Presented By
O’Reilly + Cloudera
Make Data Work
29 April–2 May 2019
London, UK

Performant time series data management and analytics with PostgreSQL

Michael Freedman (TimescaleDB | Princeton University)
14:5515:35 Thursday, 2 May 2019
Data Engineering and Architecture, Expo Hall
Location: Expo Hall 2 (Capital Hall N24)
Average rating: ****.
(4.75, 4 ratings)

Who is this presentation for?

  • Developers, DevOps, and anyone with time series data

Level

Intermediate

What you'll learn

  • Understand the abilities of SQL versus NoSQL databases
  • Learn how to most efficiently ingest high volumes of structured data
  • See how with a little reengineering, Postgres can serve as as general data platform

Description

Time series databases are one of the fasting growing segments of the database market, spreading across industries and use cases. Common requirements including ingesting high volumes of structured data, answering complex, performant queries for both recent and historical time intervals, and performing specialized time-centric analysis and data management.

Today, many developers working with time series data turn to polyglot solutions: a NoSQL database to store their time series data (for scale) and a relational database for associated metadata and key business data. Yet this leads to engineering complexity, operational challenges, and even referential integrity concerns.

Michael Freedman explains how to avoid these operational problems by reengineering Postgres to serve as a general data platform, including high-volume time series workloads. You’ll learn how open source time series database TimescaleDB, implemented as a Postgres plug-in, improves insert rates by 20x over vanilla Postgres and much faster queries, while offering full SQL (including JOINs). TimescaleDB achieves this by storing data on an individual server in a manner more common to distributed systems: heavily partitioning (sharding) data into chunks to ensure that hot chunks corresponding to recent time records are maintained in memory.

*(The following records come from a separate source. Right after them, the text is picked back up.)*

File: config.mk
export PLATFORM = sky130hd
export DESIGN_NAME = rpqm_axis
export DESIGN_NICKNAME = d
export VERILOG_FILES = /design/src/rtl/core/rpqm_pkg.sv /design/src/rtl/core/rpqm_axis.sv
export SDC_FILE = /design/constraint.sdc
export NUM_CORES = 2
export LEC_CHECK = 0
export BUFFER_PORTS_ARGS = -buffer_cell sky130_fd_sc_hd__buf_2
export CORE_MARGIN = 2
export CORE_UTILIZATION = 23
export DETAILED_ROUTE_END_ITERATION = 6
export PLACE_DENSITY = 0.37
export RECOVER_POWER = 100
export SETUP_SLACK_MARGIN = 0.05
export SLEW_MARGIN = 20
export SYNTH_ARGS = -nofsm -noshare
export SYNTH_HDL_FRONTEND = slang
export SYNTH_SLANG_ARGS = --single-unit
File: constraint.sdc
create_clock -name clk -period 7.22 [get_ports clk]
set_input_delay 1.444 -clock clk [delete_from_list [all_inputs] [get_ports clk]]
set_output_delay 1.444 -clock clk [all_outputs]
set_load 0.03 [all_outputs]
File: src/rtl/core/rpqm_pkg.sv
// Shared types and constants for the rate PID quad motor mixer.
package rpqm_pkg;

    // Field widths
    localparam int RATE_W  = 16;
    localparam int STICK_W = 12;
    localparam int GAIN_W  = 16;
    localparam int MOTOR_W = 12;
    localparam int SUM_W   = 32;
    localparam int SP_W    = 11;
    localparam int CFG_IDX_W  = 3;
    localparam int CFG_DATA_W = 16;

    // Stick deadband edges in microseconds
    localparam logic [STICK_W-1:0] DEAD_HIGH = 12'd1508;
    localparam logic [STICK_W-1:0] DEAD_LOW  = 12'd1492;

    // Divide by three as multiply by 2731 / 2^13 (exact for 12-bit magnitudes)
    localparam logic [11:0] DIV3_MUL   = 12'd2731;
    localparam int          DIV3_SHIFT = 13;

    // Configuration register indexes
    localparam logic [CFG_IDX_W-1:0] REG_PR_P_GAIN  = 3'd0;
    localparam logic [CFG_IDX_W-1:0] REG_PR_I_GAIN  = 3'd1;
    localparam logic [CFG_IDX_W-1:0] REG_PR_D_GAIN  = 3'd2;
    localparam logic [CFG_IDX_W-1:0] REG_YAW_P_GAIN = 3'd3;
    localparam logic [CFG_IDX_W-1:0] REG_YAW_I_GAIN = 3'd4;
    localparam logic [CFG_IDX_W-1:0] REG_YAW_D_GAIN = 3'd5;
    localparam logic [CFG_IDX_W-1:0] REG_MOTOR_FLOOR = 3'd6;
    localparam logic [CFG_IDX_W-1:0] REG_MOTOR_CEIL  = 3'd7;

    // Configuration reset values
    localparam logic [GAIN_W-1:0]  PR_P_GAIN_INIT  = 16'd768;
    localparam logic [GAIN_W-1:0]  PR_I_GAIN_INIT  = 16'd0;
    localparam logic [GAIN_W-1:0]  PR_D_GAIN_INIT  = 16'd0;
    localparam logic [GAIN_W-1:0]  YAW_P_GAIN_INIT = 16'd256;
    localparam logic [GAIN_W-1:0]  YAW_I_GAIN_INIT = 16'd0;
    localparam logic [GAIN_W-1:0]  YAW_D_GAIN_INIT = 16'd0;
    localparam logic [MOTOR_W-1:0] MOTOR_FLOOR_INIT = 12'd1100;
    localparam logic [MOTOR_W-1:0] MOTOR_CEIL_INIT  = 12'd1800;

    // PID gains for one axis
    typedef struct packed {
        logic [GAIN_W-1:0] kp;
        logic [GAIN_W-1:0] ki;
        logic [GAIN_W-1:0] kd;
    } gains_t;

    // Pipeline load enables and the integrator update strobe
    typedef struct packed {
        logic ld_err;
        logic ld_sum;
        logic ld_prod;
        logic ld_axis;
        logic upd;
    } pipe_ctl_t;

    // Rate setpoint in whole deg/s: zero in the deadband, (stick - edge) / 3 toward zero
    function automatic logic signed [SP_W-1:0] stick_setpoint(input logic [STICK_W-1:0] stick);
        logic [STICK_W-1:0]   mag;
        logic [2*STICK_W-1:0] prod;
        logic [SP_W-1:0]      quo;
        mag = '0;
        if (stick > DEAD_HIGH)
        begin
            mag = stick - DEAD_HIGH;
        end
        else if (stick < DEAD_LOW)
        begin
            mag = DEAD_LOW - stick;
        end
        prod = mag * DIV3_MUL;
        quo  = prod[DIV3_SHIFT +: SP_W];
        if (stick < DEAD_LOW)
        begin
            return -$signed(quo);
        end
        return $signed(quo);
    endfunction

endpackage

File: src/rtl/core/rpqm_axis.sv
// One PID axis: error, saturating integrator, gain products and axis sum.
module rpqm_axis #(
    parameter int RATE_FRAC_BITS = 4,
    parameter int ERR_W          = 18,
    parameter int AX_W           = 51
) (
    input  logic                              clk,
    input  logic                              rst_n,
    input  rpqm_pkg::pipe_ctl_t               ctl,
    input  logic signed [rpqm_pkg::RATE_W-1:0] rate,
    input  logic [rpqm_pkg::STICK_W-1:0]      stick,
    input  logic                              clear,
    input  rpqm_pkg::gains_t                  gains,
    output logic signed [AX_W-1:0]            axis_out
);
    import rpqm_pkg::*;

    localparam int DIFF_W = ERR_W + 1;
    localparam int PT_W   = ERR_W + GAIN_W + 1;
    localparam int IT_W   = SUM_W + GAIN_W + 1;
    localparam int DT_W   = DIFF_W + GAIN_W + 1;

    logic signed [ERR_W-1:0]  rate_x;
    logic signed [ERR_W-1:0]  sp_x;
    logic signed [ERR_W-1:0]  err1_next;
    logic signed [ERR_W-1:0]  err1_reg;
    logic signed [SUM_W-1:0]  sum_reg;
    logic signed [ERR_W-1:0]  prev_reg;
    logic signed [SUM_W-1:0]  base_sum;
    logic signed [ERR_W-1:0]  base_prev;
    logic signed [SUM_W:0]    sum_wide;
    logic signed [SUM_W-1:0]  sum_next;
    logic signed [DIFF_W-1:0] diff_next;
    logic signed [SUM_W-1:0]  sum2_reg;
    logic signed [ERR_W-1:0]  err2_reg;
    logic signed [DIFF_W-1:0] diff2_reg;
    logic signed [PT_W-1:0]   pt_next;
    logic signed [IT_W-1:0]   it_next;
    logic signed [DT_W-1:0]   dt_next;
    logic signed [PT_W-1:0]   pt_reg;
    logic signed [IT_W-1:0]   it_reg;
    logic signed [DT_W-1:0]   dt_reg;
    logic signed [AX_W-1:0]   axis_next;
    logic signed [AX_W-1:0]   axis_reg;

    // Error = -rate - setpoint scaled to rate units
    assign rate_x    = ERR_W'(rate);
    assign sp_x      = ERR_W'(stick_setpoint(stick)) <<< RATE_FRAC_BITS;
    assign err1_next = -rate_x - sp_x;

    always_ff @(posedge clk)
    begin
        if (ctl.ld_err)
        begin
            err1_reg <= err1_next;
        end
    end

    // Integrate with saturation at the 32-bit limits; clear zeroes the state first
    assign base_sum  = clear ? '0 : sum_reg;
    assign base_prev = clear ? '0 : prev_reg;
    assign sum_wide  = (SUM_W + 1)'(base_sum) + (SUM_W + 1)'(err1_reg);
    assign diff_next = DIFF_W'(err1_reg) - DIFF_W'(base_prev);

    always_comb
    begin
        sum_next = sum_wide[SUM_W-1:0];
        if (sum_wide[SUM_W] != sum_wide[SUM_W-1])
        begin
            sum_next = sum_wide[SUM_W] ? {1'b1, {(SUM_W-1){1'b0}}} : {1'b0, {(SUM_W-1){1'b1}}};
        end
    end

    // Hold integrator and last error; advance only as an item passes
    always_ff @(posedge clk or negedge rst_n)
    begin
        if (!rst_n)
        begin
            sum_reg  <= '0;
            prev_reg <= '0;
        end
        else if (ctl.upd)
        begin
            sum_reg  <= sum_next;
            prev_reg <= err1_reg;
        end
    end

    always_ff @(posedge clk)
    begin
        if (ctl.ld_sum)
        begin
            sum2_reg  <= sum_next;
            err2_reg  <= err1_reg;
            diff2_reg <= diff_next;
        end
    end

    // Gain products, one multiplier per term
    assign pt_next = err2_reg * $signed({1'b0, gains.kp});
    assign it_next = sum2_reg * $signed({1'b0, gains.ki});
    assign dt_next = diff2_reg * $signed({1'b0, gains.kd});

    always_ff @(posedge clk)
    begin
        if (ctl.ld_prod)
        begin
            pt_reg <= pt_next;
            it_reg <= it_next;
            dt_reg <= dt_next;
        end
    end

    // Axis output
    assign axis_next = AX_W'(pt_reg) + AX_W'(it_reg) + AX_W'(dt_reg);

    always_ff @(posedge clk)
    begin
        if (ctl.ld_axis)
        begin
            axis_reg <= axis_next;
        end
    end

    assign axis_out = axis_reg;

endmodule

# --- Word-level counts from Yosys, hierarchy flattened ---
# Index checks and enable logic that the tools add are counted.
totals:
  regBits: 308
  inputBits: 84
  out_inout_bits: 51
  word_cells: 35
classes:
  addsub: 9
  n_mul: 4
  order_cmp: 2
  n_eq_ne: 1
  muxes: 9
op_table:
  columns: ["operator", "count"]
  rows:
  - ["$mux W32", 3]
  - ["$add A50 B36 Y51", 1]
  - ["$add A35 B49 Y50", 1]
  - ["$mul A32 B17 Y49", 1]
  - ["$mul A19 B17 Y36", 1]
  - ["$mul A18 B17 Y35", 1]
  - ["$add A32 B18 Y33", 1]
  - ["$mul A12 B12 Y24 const B", 1]
  - ["$mux W12", 2]
  - ["$mux W11", 2]
  - ["$sub A18 B18 Y19", 1]
  - ["$mux W18", 1]
  - ["$neg A16 Y18", 1]
  - ["$sub A18 B15 Y18", 1]
  - ["$gt A12 B11 Y1 const B", 1]
  - ["$lt A12 B11 Y1 const B", 1]
  - ["$sub A11 B12 Y12 const A", 1]
  - ["$sub A12 B11 Y12 const B", 1]
  - ["$neg A11 Y11", 1]
  - ["$mux W1", 1]
  - ["$ne A1 B1 Y1", 1]

# --- Logic depth before layout (Yosys ltp) ---
logic_depth:
  ltp_word: 8
  depth_mapped: 45
  mapped_depth_nobuf: 43

# --- Least setup slack after synthesis ---
# OpenSTA, ideal clock, no wires.
synth_path:
  path_kind: "input to register"
  startpoint: "input stick[1] (netlist name)"
  endpoint: "register err1_reg[16] (data pin)"
  setup_time_ns: 0.262
  t_arrival_ns: 9.585
  required_time_ns: 6.958
  setup_slack_ns: -2.627
  stages: 41
  path_buffers: 2
  cell_sequence: "inv_1 -> ha_1 -> a21oi_2 -> a21o_1 -> a21oi_1 -> and2_1 -> clkbuf_1 -> a21oi_1 -> a21oi_1 -> ha_1 -> inv_1 -> fa_1 -> fa_1 -> inv_1 -> fa_1 -> inv_1 -> fa_1 -> inv_1 -> [5 not listed] -> o221a_2 -> nor3b_1 -> xnor2_1 -> ha_1 -> o21ai_0 -> ha_1 -> ha_1 -> a21oi_1 -> o21bai_1 -> a21oi_1 -> o21bai_1 -> a21oi_1 -> o21bai_1 -> a21oi_1 -> o21ai_0 -> a21o_1 -> a21oi_1 -> xor2_1"
synth_between:
  elab_chain_cells: 8
  word_cells_on_any_way: 12
  cone_classes: "add/sub: 4; mul: 1; order compare: 2; mux: 5"
synth_rtl:
  columns: ["item", "line_no", "source"]
  rows:
  - ["start, declared", "rpqm_axis.sv:11", "input logic [rpqm_pkg::STICK_W-1:0] stick,"]
  - ["$sub A11 B12 Y12 / $lt A12 B11 Y1 (equally long branches)", "rpqm_pkg.sv:70, rpqm_pkg.sv:68, rpqm_pkg.sv:74", null]
  - ["$mux W12", "rpqm_pkg.sv:68", "else if (stick < DEAD_LOW)"]
  - ["$mux W12", "rpqm_pkg.sv:64", "if (stick > DEAD_HIGH)"]
  - ["$mul A12 B12 Y24", "rpqm_pkg.sv:72", "prod = mag * DIV3_MUL;"]
  - ["$neg A11 Y11", "rpqm_pkg.sv:76", "return -$signed(quo);"]
  - ["$mux W11", "rpqm_pkg.sv:74", "if (stick < DEAD_LOW)"]
  - ["$mux W11 *", "rpqm_pkg.sv:78", "return $signed(quo);"]
  - ["$sub A18 B15 Y18 *", "rpqm_axis.sv:49", "assign err1_next = -rate_x - sp_x;"]
  - ["via err1_next[16]", "rpqm_axis.sv:25", "logic signed [ERR_W-1:0] err1_next;"]
  - ["end signal, assigned", "rpqm_axis.sv:55", "err1_reg <= err1_next;"]
  - ["end, declared", "rpqm_axis.sv:26", "logic signed [ERR_W-1:0] err1_reg;"]
# Mark *: on every way through the listed nets, which the timed path passes. The rest lies on a longest branch. The select of a mux whose other input is x is not followed.
# A chain may end at the register's enable or synchronous reset.

# --- Worst setup path after layout ---
layout_path:
  startpoint: "input stick[3] (netlist name)"
  endpoint: "register err1_reg[16] (data pin)"
# Same word-level chain as after synthesis.

==> reports/metrics.cfg <==
[run_status]
status = finished, violations left
violations = capacitance limit, slew limit, setup timing

[place]
hpwlAfterDp_mm = 152.3
place_area_um2 = 70770
numPlacedInstances = 10250
place_congestion = 0.8041
port_buffers = 134

[detailed_routing]
ant_nets = 0
drtPass1Iterations = 5
route.detailed.drc = 0
viasPerCell = 4.117
wl_per_cell_um = 16.89
vias = 42980
wl_mm = 176.3
drt_iter0_drc = 1617

[floorplanning]
die-height_um = 514.4
row_count = 187
start_util_pct = 23.11
die_x_um = 514.4
coreArea_um2 = 259200
dieArea_um2 = 264600
io_pins = 135

[logic_synthesis]
synth.area.top_cells = fa_1, edfxtp_1, ha_1, inv_1, and2_1
synth_common_cells = inv_1, fa_1, nand2_1, ha_1, and2_1
synth.distinct_cells = 83
synthFlopType = edfxtp_1
syn_nets = 7936
synth_edf_count = 258
yosys_warnings = 0
synth_most_common_cell = inv_1
synth_area_um2 = 59910
postSynthCellCount = 6162
synthArstFlopShare_pct = 16.23
post-synth-top-area-cell = fa_1
avgSynthCellArea_um2 = 9.722
synth_top_area_share_pct = 39.47
ys_seq_area_share_pct = 15.02
synth_seq_cells = 308

[cts]
hold_buffers = 0
h-tree-depth = 2
cts_made_buffers = 42
cts_root_buf = clkbuf_16
cts.path.max_buffers = 3
clk_latency_ps = 620
clkTransAtPathRegs_ps = 50
cts_sinks = 308
cts_tree = yes

[critical_path]
start_kind = input pin
r2r-start = sum2_reg[9]$_DFFE_PP_
r2r-end = it_reg[46]$_DFFE_PP_
crit_slowest_cell = fa_1
crit_family = adder cells
path_class = input pin to register
arrival_ps = 8910
endpoint_kind = register
critPathBufInv = 8
worst_path_most_repeated_cell = ha_4
rr_worst_depth = 24
rrSetupSlack_ps = -20
crit_fanout = 5
cp_data_required_time_ps = 7580
slowest_delay_ps = 520

[min_path]
hp-start = sum_reg[12]$_DFFE_PN0P_
whs_endpoint = sum_reg[12]$_DFFE_PN0P_
whs_path_depth = 1
hold_path.class = register to register

[cells_and_area]
fin_cells = 10440
drive_above_1_share_pct = 19.82
finish.instance_area_um2 = 74920
area_delta_synth_final_pct = 25.07
finalNetCount = 8778
largest_reg_flops = 51
num-fill-cells = 27400

[timing]
whs_ps = 498.3
fin_skew_ps = 29.50
drv_slew = 365
fin_crit_sh_pct = 118.4
setup_ws_ps = -1328
timing.fmax_mhz = 117.0
min_period_ps = 8548
rsz0062_at_grt = yes
hold_viol = 0
worst_pin_slew_ps = 4632
slew-limit-headroom_pct = -208.8
setup_violations = 37

[grt]
antenna_found_initial = 21
grtUsageMet2_pct = 22.99
use_met3_pct = 1.047
grtUsageTotal_pct = 13.68
grt_overflow = 0
grt_max_degree = 79
grt_pass1_wl_mm = 284.5
grt_pass1_vias = 48080
met1_usage_pct = 19.63
grt.busiest_layer = met2

[run]
maxCapViolations = 8

-- worst max path at each step --
stage                   from                     end  slack (ps)  cells after the start
global placement    stick[1]  err1_reg[16]$_DFFE_PP_       -2250                     37
detailed placement  stick[3]  err1_reg[16]$_DFFE_PP_       -2300                     40
finish              stick[3]  err1_reg[16]$_DFFE_PP_       -1330                     43
global route        stick[3]  err1_reg[16]$_DFFE_PP_       -1700                     43
CTS                 stick[3]  err1_reg[16]$_DFFE_PP_       -1300                     43
floorplan           stick[1]  err1_reg[16]$_DFFE_PP_       -1650                     42
-- through the flow --
| step | util (%) | TNS, ps | setup WS, ps |
|---|---|---|---|
| after floorplan | - | -15080 | -1648 |
| after global placement | 27.30 | -54690 | -2253 |
| after detailed placement | 27.30 | -52850 | -2303 |
| after CTS | 28.50 | -11900 | -1295 |
| after global routing | 28.90 | -37610 | -1703 |
| final | 28.90 | -19140 | -1328 |
-- final cells by class --
class	instances	area [um2]	area share (%)
multi-input cells	4272	47110	62.88
flip-flops and latches	308	8999	12.01
repair buffers	1002	7974	10.64
inverters	1378	5189	6.925
well taps	3402	4257	5.681
clock buffers	54	1106	1.476
clock inverters	21	285.3	0.3808
diodes	2	5.005	0.006680
-- repair_timing --
action | 4_1_cts | 5_1_grt
endpoints found under the setup margin | 35 | 38
gates resized for setup | 249 | 246
pin swaps | 169 | 171
setup buffers | 59 | 55
cloned | 4 | 1
-- per-layer routing --
metal  share of wire [%]  wire length (um)
met5               0.035                62
met4                 1.2              2116
met3                 2.5              4401
met2                  47             82700
met1                  49             87030
-- placed cells by master (no fill, tap or decap), types with 34 or more instances in the layout --
| cell type | n |
|---|---|
| clkbuf_1 | 94 |
| o21a_1 | 37 |
| fa_1 | 1151 |
| buf_4 | 747 |
| edfxtp_1 | 258 |
| buf_12 | 36 |
| nand2_1 | 694 |
| inv_2 | 36 |
| buf_2 | 45 |
| mux2_2 | 44 |
| nor2b_1 | 62 |
| a21o_1 | 107 |
| ha_1 | 447 |
| o21ai_0 | 90 |
| xnor2_1 | 146 |
| nand2b_1 | 46 |
| inv_1 | 1337 |
| nand2_2 | 34 |
| xor2_1 | 66 |
| nor2_1 | 138 |
| dfrtp_1 | 50 |
| and2_1 | 458 |
| ha_4 | 56 |
| clkbuf_16 | 43 |
| a21oi_1 | 150 |
| nand3_1 | 36 |
| buf_6 | 58 |
-- logic make-up after synthesis --
| kind of cell | share of synthesized area (%) |
|---|---|
| multiplexers | 0.8960 |
| XOR/XNOR | 3.346 |
| flip-flops | 15.02 |
| AO/OA/AOI/OAI | 7.091 |
| buffers and inverters | 9.925 |
| adder cells (fa/ha/maj) | 50.35 |
| AND/OR/NAND/NOR | 13.37 |
Power is not shown: default switching activity piles up to over one toggle a cycle in this logic, so the estimate is an artifact.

Michael focuses on two newly released features of TimescaleDB: the automated adaptation of time-partitioning intervals, which the database learns by observing data volumes, and continuous aggregations in near real time, in a manner robust to late-arriving data and transparently supporting queries across different aggregation levels. You’ll discover how these capabilities ease time series data management and how they have been leveraged across several different use cases.

Photo of Michael Freedman

Michael Freedman

TimescaleDB | Princeton University

Michael J. Freedman is the cofounder and CTO of TimescaleDB and a full professor of computer science at Princeton University. His work broadly focuses on distributed and storage systems, networking, and security, and his publications have more than 12,000 citations. He developed CoralCDN (a decentralized content distribution network serving millions of daily users) and helped design Ethane (which formed the basis for OpenFlow and software-defined networking). Previously, he cofounded Illuminics Systems (acquired by Quova, now part of Neustar) and served as a technical advisor to Blockstack. Michael’s honors include a Presidential Early Career Award for Scientists and Engineers (given by President Obama), the SIGCOMM Test of Time Award, a Sloan Fellowship, an NSF CAREER award, the Office of Naval Research Young Investigator award, and support from the DARPA Computer Science Study Group. He earned his PhD at NYU and Stanford and his undergraduate and master’s degrees at MIT.